— ABOUT THIS EXERCISE —
Scan the entries below. Report each line where the string "localparam" occurs.

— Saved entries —

────────────────

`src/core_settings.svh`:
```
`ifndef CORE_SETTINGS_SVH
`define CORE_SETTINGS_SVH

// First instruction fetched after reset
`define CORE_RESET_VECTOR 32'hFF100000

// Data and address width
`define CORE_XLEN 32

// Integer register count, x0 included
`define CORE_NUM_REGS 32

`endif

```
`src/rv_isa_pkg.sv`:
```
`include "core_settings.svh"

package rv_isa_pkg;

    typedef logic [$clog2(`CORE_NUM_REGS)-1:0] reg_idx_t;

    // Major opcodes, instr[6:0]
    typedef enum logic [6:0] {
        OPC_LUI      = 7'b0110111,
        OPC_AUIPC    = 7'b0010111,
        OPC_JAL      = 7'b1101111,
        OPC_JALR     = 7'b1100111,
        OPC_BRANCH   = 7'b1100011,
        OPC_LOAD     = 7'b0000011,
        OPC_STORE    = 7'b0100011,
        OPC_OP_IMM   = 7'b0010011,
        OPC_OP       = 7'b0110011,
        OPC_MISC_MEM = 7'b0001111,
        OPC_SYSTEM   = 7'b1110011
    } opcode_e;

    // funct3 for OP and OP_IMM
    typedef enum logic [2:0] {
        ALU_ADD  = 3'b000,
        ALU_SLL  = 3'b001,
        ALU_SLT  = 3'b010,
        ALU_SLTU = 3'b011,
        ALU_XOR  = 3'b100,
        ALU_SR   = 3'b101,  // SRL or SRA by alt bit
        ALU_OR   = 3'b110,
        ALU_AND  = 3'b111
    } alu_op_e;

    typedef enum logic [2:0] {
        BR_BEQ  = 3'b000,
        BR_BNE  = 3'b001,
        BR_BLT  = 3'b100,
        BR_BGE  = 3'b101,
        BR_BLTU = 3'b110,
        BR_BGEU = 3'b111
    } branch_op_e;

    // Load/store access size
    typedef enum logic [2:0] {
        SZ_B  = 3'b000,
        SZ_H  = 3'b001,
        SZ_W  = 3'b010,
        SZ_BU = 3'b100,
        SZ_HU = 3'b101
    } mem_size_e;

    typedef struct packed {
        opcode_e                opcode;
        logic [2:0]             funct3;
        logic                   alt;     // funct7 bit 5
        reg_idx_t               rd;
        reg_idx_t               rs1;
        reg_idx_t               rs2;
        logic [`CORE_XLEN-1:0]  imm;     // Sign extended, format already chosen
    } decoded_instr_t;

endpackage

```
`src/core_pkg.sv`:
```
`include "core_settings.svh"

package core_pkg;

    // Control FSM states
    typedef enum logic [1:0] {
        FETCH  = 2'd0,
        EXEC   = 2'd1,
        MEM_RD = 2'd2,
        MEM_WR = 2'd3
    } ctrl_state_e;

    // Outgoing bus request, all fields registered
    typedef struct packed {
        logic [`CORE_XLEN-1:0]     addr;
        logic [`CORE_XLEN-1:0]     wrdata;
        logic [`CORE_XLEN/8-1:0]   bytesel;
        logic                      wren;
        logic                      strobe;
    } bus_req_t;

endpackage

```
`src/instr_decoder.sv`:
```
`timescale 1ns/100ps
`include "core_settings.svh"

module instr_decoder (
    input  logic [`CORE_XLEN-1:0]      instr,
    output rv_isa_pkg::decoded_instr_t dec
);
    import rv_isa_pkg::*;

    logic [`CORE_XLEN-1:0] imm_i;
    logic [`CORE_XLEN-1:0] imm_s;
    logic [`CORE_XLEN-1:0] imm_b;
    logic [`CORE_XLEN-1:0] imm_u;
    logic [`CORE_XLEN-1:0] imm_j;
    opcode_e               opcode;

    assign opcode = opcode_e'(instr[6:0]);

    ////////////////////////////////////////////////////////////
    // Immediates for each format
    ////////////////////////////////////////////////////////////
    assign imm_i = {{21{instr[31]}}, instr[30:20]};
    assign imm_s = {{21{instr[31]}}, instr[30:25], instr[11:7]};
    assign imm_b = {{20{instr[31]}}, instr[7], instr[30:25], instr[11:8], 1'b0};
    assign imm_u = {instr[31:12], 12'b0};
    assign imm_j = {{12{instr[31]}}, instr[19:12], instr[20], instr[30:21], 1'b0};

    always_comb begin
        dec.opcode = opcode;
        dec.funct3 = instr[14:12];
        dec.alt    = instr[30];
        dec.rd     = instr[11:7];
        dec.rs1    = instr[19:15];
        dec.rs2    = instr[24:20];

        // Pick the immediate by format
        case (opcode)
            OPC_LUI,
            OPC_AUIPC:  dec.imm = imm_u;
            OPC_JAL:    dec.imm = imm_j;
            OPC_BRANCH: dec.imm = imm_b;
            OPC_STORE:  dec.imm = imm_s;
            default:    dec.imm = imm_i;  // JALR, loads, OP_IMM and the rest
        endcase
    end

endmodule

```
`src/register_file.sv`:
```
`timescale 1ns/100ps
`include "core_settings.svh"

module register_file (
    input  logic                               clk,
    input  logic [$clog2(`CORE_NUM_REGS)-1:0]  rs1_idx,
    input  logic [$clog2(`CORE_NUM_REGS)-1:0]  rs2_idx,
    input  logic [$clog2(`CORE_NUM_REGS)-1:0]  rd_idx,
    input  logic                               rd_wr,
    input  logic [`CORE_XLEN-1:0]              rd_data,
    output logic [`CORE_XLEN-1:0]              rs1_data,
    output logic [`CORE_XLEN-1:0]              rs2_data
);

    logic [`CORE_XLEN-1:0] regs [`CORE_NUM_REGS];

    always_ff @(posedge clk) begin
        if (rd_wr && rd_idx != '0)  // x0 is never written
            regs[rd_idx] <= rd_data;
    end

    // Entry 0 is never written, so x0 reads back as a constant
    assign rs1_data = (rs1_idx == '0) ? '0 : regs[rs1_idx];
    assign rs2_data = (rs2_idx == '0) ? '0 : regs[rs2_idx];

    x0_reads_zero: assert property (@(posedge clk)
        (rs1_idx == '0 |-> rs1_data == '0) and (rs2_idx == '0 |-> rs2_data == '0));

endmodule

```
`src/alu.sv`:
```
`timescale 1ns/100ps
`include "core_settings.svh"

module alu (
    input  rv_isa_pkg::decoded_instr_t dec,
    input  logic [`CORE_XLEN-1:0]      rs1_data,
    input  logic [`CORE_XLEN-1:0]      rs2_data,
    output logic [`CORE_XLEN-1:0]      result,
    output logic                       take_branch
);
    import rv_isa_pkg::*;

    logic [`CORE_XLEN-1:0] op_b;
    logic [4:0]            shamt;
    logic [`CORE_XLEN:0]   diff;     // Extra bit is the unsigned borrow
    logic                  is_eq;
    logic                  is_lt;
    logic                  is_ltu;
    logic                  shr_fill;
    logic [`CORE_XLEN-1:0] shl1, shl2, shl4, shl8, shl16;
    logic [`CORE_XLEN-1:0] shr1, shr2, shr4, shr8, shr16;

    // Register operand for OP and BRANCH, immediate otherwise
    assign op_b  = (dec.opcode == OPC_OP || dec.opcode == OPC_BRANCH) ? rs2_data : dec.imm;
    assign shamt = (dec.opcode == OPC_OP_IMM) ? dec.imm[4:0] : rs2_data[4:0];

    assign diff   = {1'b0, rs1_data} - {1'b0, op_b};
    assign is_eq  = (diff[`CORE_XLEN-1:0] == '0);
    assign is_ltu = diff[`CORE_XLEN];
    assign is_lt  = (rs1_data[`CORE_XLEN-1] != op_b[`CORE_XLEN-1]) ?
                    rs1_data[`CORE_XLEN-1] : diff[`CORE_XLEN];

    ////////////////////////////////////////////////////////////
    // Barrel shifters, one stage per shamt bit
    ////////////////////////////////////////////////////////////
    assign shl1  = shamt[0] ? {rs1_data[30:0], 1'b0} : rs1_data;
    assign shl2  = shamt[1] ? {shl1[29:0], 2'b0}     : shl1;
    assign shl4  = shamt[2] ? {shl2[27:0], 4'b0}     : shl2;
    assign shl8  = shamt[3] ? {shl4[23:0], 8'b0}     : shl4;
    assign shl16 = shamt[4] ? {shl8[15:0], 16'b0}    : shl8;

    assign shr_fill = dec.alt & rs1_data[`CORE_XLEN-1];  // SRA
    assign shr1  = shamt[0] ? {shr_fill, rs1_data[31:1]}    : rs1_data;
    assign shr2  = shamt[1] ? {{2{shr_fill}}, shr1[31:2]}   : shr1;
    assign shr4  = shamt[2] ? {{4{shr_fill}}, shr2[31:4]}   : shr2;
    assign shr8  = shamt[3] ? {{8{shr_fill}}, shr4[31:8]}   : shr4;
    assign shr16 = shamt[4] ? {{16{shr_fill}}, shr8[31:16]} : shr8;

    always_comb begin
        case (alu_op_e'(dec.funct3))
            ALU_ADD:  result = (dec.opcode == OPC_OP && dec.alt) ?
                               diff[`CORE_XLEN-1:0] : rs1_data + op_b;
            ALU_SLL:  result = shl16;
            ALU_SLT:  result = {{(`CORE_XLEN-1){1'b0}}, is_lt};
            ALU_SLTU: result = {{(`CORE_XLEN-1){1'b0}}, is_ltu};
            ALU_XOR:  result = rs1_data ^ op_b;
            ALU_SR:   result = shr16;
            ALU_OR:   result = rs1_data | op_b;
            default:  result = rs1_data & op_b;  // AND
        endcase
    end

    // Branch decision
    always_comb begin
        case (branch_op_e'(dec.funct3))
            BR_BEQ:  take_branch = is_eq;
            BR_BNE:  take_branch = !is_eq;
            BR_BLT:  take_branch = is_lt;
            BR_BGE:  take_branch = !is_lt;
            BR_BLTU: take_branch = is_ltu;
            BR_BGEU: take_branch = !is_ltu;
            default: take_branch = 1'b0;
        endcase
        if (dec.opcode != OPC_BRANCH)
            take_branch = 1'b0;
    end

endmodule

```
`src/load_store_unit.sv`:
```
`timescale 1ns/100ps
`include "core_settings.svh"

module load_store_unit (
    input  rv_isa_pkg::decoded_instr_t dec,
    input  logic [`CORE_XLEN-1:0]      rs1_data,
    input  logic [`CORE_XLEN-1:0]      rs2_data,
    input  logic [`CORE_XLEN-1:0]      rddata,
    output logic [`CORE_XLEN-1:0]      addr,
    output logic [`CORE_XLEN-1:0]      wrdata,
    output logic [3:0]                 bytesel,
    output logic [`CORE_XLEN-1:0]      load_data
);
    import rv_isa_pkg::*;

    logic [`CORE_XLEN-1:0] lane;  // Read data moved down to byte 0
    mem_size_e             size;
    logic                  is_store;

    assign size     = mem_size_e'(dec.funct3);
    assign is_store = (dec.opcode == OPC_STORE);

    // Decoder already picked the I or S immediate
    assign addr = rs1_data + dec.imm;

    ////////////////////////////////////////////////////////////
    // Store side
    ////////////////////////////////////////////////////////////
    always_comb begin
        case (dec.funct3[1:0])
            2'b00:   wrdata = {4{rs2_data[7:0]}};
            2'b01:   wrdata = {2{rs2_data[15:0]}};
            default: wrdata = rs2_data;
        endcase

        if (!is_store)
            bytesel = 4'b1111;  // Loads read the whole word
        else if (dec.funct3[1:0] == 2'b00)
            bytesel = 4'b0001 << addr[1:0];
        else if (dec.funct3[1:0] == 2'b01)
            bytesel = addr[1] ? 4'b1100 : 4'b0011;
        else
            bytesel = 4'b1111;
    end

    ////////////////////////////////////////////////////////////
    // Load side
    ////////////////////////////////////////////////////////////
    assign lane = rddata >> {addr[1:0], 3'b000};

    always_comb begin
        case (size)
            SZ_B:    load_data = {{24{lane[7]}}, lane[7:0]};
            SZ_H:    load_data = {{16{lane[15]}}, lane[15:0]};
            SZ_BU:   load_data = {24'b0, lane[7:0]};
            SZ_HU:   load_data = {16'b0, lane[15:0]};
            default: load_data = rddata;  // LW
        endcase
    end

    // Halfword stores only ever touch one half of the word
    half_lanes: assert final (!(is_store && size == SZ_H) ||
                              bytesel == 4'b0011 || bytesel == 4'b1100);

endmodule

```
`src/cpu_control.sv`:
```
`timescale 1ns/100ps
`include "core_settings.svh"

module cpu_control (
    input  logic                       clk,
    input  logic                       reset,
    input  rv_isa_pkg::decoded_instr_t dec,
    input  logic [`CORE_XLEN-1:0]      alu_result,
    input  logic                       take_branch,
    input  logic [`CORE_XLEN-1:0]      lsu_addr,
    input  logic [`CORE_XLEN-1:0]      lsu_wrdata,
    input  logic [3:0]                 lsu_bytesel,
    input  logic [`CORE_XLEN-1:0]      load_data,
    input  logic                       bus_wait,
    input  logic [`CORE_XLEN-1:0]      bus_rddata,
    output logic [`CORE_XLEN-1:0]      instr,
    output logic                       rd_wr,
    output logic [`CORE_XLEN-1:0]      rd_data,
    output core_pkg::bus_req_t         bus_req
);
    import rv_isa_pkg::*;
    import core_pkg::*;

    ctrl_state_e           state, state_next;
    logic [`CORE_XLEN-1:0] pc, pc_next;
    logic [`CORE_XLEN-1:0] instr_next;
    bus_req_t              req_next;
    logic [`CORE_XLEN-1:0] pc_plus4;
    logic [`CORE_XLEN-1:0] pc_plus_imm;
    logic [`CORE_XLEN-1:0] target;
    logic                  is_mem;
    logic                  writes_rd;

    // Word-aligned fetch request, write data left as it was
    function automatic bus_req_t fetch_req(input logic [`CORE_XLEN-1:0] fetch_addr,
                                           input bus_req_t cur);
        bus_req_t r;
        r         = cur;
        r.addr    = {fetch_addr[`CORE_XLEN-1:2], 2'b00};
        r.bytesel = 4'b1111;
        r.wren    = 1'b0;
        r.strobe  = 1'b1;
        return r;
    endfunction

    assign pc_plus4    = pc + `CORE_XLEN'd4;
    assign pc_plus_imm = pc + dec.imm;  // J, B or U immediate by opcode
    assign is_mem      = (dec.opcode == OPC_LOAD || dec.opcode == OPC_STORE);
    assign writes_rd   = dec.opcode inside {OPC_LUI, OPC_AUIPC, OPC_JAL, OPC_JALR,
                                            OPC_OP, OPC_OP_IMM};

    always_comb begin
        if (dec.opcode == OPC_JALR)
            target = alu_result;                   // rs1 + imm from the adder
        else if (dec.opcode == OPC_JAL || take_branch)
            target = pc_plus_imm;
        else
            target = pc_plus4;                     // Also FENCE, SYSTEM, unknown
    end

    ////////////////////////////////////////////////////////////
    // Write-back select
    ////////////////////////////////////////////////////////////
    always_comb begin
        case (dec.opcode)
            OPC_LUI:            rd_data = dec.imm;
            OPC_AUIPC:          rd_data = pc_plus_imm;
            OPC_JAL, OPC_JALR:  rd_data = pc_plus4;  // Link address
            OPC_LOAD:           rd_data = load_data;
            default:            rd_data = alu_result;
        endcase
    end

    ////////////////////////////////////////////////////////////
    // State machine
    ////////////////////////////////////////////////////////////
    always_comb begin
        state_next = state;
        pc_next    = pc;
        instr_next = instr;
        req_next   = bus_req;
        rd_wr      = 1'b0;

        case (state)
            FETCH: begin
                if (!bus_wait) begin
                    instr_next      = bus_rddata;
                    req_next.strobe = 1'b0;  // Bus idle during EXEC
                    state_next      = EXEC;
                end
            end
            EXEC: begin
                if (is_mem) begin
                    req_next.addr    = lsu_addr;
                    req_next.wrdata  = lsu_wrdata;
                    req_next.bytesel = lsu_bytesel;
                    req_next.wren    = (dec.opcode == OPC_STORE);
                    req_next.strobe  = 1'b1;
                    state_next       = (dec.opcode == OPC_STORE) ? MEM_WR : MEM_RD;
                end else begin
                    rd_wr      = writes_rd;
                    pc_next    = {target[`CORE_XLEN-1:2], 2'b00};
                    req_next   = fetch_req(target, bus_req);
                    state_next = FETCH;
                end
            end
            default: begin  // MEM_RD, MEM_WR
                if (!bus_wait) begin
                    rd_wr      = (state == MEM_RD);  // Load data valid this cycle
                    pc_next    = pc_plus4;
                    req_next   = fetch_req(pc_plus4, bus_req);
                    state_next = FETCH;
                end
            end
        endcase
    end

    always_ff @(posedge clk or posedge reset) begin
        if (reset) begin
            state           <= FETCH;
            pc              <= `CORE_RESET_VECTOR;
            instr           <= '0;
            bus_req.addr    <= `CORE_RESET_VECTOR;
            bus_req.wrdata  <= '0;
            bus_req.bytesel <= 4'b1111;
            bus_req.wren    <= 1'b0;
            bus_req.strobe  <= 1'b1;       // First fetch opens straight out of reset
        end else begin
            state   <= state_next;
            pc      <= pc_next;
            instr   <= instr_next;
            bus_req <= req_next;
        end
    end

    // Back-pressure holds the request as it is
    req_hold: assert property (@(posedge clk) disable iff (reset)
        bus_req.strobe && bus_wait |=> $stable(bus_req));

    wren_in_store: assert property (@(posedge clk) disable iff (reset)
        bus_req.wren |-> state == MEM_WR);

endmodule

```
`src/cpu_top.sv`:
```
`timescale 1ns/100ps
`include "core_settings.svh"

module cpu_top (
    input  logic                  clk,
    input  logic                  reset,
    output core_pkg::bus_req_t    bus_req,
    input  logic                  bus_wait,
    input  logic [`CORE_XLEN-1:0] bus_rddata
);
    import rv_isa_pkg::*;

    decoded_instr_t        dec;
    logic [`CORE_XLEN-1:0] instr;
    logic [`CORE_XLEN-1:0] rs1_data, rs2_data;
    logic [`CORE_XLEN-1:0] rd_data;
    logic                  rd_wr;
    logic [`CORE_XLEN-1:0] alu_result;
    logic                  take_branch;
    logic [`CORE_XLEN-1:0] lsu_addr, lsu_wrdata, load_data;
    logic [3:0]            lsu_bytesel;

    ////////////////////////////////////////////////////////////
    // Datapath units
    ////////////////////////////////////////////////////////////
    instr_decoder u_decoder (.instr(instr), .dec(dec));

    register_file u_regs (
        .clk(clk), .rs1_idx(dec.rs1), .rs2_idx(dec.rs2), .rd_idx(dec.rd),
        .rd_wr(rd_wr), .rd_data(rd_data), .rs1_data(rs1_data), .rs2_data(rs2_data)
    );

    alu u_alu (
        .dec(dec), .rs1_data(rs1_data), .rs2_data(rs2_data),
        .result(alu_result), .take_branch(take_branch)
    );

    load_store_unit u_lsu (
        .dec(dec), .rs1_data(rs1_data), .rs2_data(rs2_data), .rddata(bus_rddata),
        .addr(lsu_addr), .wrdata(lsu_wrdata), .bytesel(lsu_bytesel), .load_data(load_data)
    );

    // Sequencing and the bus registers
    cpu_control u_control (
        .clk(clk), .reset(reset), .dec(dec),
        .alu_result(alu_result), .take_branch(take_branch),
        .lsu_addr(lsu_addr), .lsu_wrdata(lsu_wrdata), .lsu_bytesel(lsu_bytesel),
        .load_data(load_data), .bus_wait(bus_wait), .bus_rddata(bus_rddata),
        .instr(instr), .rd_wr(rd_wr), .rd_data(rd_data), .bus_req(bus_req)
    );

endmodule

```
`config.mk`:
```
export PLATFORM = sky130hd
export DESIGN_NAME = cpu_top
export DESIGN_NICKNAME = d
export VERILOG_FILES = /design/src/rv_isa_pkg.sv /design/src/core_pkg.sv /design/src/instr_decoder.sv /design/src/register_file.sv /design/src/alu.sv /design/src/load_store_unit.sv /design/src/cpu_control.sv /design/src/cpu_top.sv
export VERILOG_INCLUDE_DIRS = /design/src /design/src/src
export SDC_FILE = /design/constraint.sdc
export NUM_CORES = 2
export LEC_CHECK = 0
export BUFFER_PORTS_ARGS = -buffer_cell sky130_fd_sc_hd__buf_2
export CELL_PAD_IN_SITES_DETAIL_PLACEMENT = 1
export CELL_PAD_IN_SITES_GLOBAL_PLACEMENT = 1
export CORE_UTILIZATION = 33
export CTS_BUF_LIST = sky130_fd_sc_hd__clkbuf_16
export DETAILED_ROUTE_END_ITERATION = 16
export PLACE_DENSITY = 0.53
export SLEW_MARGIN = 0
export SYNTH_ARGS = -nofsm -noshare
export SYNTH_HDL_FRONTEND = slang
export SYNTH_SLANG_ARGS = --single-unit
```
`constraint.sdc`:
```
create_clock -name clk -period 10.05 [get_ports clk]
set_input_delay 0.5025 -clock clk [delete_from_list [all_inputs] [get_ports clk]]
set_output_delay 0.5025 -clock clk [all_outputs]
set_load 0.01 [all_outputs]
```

────────────────

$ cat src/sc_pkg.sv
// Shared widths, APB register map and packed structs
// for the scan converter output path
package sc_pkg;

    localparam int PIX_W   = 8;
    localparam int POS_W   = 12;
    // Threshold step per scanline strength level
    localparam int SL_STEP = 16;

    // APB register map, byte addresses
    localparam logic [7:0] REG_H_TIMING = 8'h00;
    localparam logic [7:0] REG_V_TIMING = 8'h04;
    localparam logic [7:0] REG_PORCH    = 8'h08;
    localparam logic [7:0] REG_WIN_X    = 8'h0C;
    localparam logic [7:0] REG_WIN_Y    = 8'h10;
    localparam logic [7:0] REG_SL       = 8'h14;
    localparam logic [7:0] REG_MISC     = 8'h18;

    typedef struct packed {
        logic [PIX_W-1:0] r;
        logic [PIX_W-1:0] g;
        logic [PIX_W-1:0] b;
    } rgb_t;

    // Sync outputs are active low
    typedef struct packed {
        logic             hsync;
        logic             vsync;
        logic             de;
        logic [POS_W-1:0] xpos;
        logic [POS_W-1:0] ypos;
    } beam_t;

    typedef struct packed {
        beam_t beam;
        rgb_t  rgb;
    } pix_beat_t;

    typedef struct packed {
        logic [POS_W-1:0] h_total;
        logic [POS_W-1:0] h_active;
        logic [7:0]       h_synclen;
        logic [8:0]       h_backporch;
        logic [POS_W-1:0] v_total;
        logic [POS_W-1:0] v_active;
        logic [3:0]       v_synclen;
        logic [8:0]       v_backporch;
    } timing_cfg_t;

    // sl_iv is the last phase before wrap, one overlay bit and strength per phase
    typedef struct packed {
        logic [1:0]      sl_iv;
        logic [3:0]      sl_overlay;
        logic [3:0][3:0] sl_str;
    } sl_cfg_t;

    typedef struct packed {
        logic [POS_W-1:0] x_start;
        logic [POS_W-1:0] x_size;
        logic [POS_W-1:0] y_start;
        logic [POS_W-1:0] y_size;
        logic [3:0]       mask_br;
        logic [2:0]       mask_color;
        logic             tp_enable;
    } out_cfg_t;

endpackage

────────────────

— WRITTEN ANSWER —
    localparam int PIX_W   = 8;
    localparam int POS_W   = 12;
    localparam int SL_STEP = 16;
    localparam logic [7:0] REG_H_TIMING = 8'h00;
    localparam logic [7:0] REG_V_TIMING = 8'h04;
    localparam logic [7:0] REG_PORCH    = 8'h08;
    localparam logic [7:0] REG_WIN_X    = 8'h0C;
    localparam logic [7:0] REG_WIN_Y    = 8'h10;
    localparam logic [7:0] REG_SL       = 8'h14;
    localparam logic [7:0] REG_MISC     = 8'h18;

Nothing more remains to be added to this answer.